Alternatively, you may use a service account key if you prefer.
To execute the yaml generator:
- Ensure your virtual environment is active.
source <env_name>/bin/activate
- To create a yaml file for a single spreadsheet, in the root directory, type:
PYTHONIOENCODING=UTF-8 PYTHONPATH=./cdr_data_dictionary:$PYTHONPATH python cdr_data_dictionary/generate_yaml.py -k <path_to_client_secret_key> -i <URL identifier of the Google Sheet> -s "<Sheet Name>" --cdr-version <CDR version spreadsheet correlates with> -c
- To create a yaml file for all spreadsheets, type:
PYTHONIOENCODING=UTF-8 PYTHONPATH=./cdr_data_dictionary:$PYTHONPATH python cdr_data_dictionary/generate_yaml.py -k <path_to_client_secret_key> -i <URL identifier of the Google Sheet> --cdr-version <CDR version spreadsheet correlates with> -c
This will generate a yaml file for the sheet identified by the URL identifier and the sheet name. For example, if the URL of the sheet is: https://docs.google.com/spreadsheets/d/1qDTcz5tUnEGFoZfyPPtp-2mF6U/edit, then the identifier is: 1qDTcz5tUnEGFoZfyPPtp-2mF6U. If the document contained sheets named: Field Gen
, Row Sup
, you would generate a yaml file for the Row Sup
sheet for CDR version R1 with the command line: PYTHONIOENCODING=UTF-8 PYTHONPATH=./cdr_data_dictionary:$PYTHONPATH python cdr_data_dictionary/generate_yaml.py -k <path_to_client_secret_key> -i 1qDTcz5tUnEGFoZfyPPtp-2mF6U -s "Row Sup" --cdr-version R1
Other optional command line arguments exist and can be viewed with: PYTHONPATH=./cdr_data_dictionary:$PYTHONPATH python cdr_data_dictionary/generate_yaml.py -h
. These optional arguments allow you to define a range of cells in the sheet to read and the column to use when grouping.
To execute the yaml generator:
- Ensure your virtual environment is active.
source <virtual_env_name>/Scripts/activate
- To create a yaml file for a single spreadsheet, in the root directory, type:
PYTHONIOENCODING=UTF-8 PYTHONPATH=./;./cdr_data_dictionary;%PYTHONPATH% python cdr_data_dictionary/generate_yaml.py -k <path_to_client_secret_key> -i <URL identifier of the Google Sheet> -s "<Sheet Name>" --cdr-version <CDR version spreadsheet correlates with> -c
- To create a yaml file for all spreadsheets, type:
PYTHONIOENCODING=UTF-8 PYTHONPATH=./;./cdr_data_dictionary;%PYTHONPATH% python cdr_data_dictionary/generate_yaml.py -k <path_to_client_secret_key> -i <URL identifier of the Google Sheet> --cdr-version <CDR version spreadsheet correlates with> -c
This will generate a yaml file for the sheet identified by the URL identifier and the sheet name.
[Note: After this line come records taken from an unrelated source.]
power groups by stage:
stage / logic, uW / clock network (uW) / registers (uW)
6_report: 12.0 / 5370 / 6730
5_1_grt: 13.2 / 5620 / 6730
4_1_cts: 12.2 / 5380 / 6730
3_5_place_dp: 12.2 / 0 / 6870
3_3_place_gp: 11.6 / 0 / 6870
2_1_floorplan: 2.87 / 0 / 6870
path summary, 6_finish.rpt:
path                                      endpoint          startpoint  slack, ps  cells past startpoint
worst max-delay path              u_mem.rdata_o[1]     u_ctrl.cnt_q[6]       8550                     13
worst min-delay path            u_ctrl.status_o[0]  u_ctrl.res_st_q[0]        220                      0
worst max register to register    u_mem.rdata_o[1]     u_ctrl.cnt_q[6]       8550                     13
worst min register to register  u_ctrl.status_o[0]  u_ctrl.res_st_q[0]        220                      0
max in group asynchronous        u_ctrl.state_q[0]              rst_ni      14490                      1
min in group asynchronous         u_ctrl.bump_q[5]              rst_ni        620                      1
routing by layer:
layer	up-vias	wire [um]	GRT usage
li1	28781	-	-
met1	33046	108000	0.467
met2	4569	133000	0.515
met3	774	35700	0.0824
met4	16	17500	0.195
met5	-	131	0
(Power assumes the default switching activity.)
For example, if the URL of the sheet is: https://docs.google.com/spreadsheets/d/1qDTcz5tUnEGFoZfyPPtp-2mF6U/edit, then the identifier is: 1qDTcz5tUnEGFoZfyPPtp-2mF6U. If the document contained sheets named: Field Gen
, Row Sup
, you would generate a yaml file for the Row Sup
sheet for CDR version R1 with the command line: PYTHONIOENCODING=UTF-8 PYTHONPATH=./;./cdr_data_dictionary;%PYTHONPATH% python cdr_data_dictionary/generate_yaml.py -k <path_to_client_secret_key> -i 1qDTcz5tUnEGFoZfyPPtp-2mF6U -s "Row Sup" --cdr-version R1
Other optional command line arguments exist and can be viewed with: PYTHONPATH=./;./cdr_data_dictionary;%PYTHONPATH% python cdr_data_dictionary/generate_yaml.py -h
. These optional arguments allow you to define a range of cells in the sheet to read and the column to use when grouping.
(yaml_env) $ python cdr_data_dictionary/generate_yaml.py -h
usage: generate_yaml.py [-h] -k KEY_FILE -i SPREADSHEET_ID [-s SHEET_NAME]
[-r RANGE] [-o OUTPUT_FILE] [-g COLUMN_ID]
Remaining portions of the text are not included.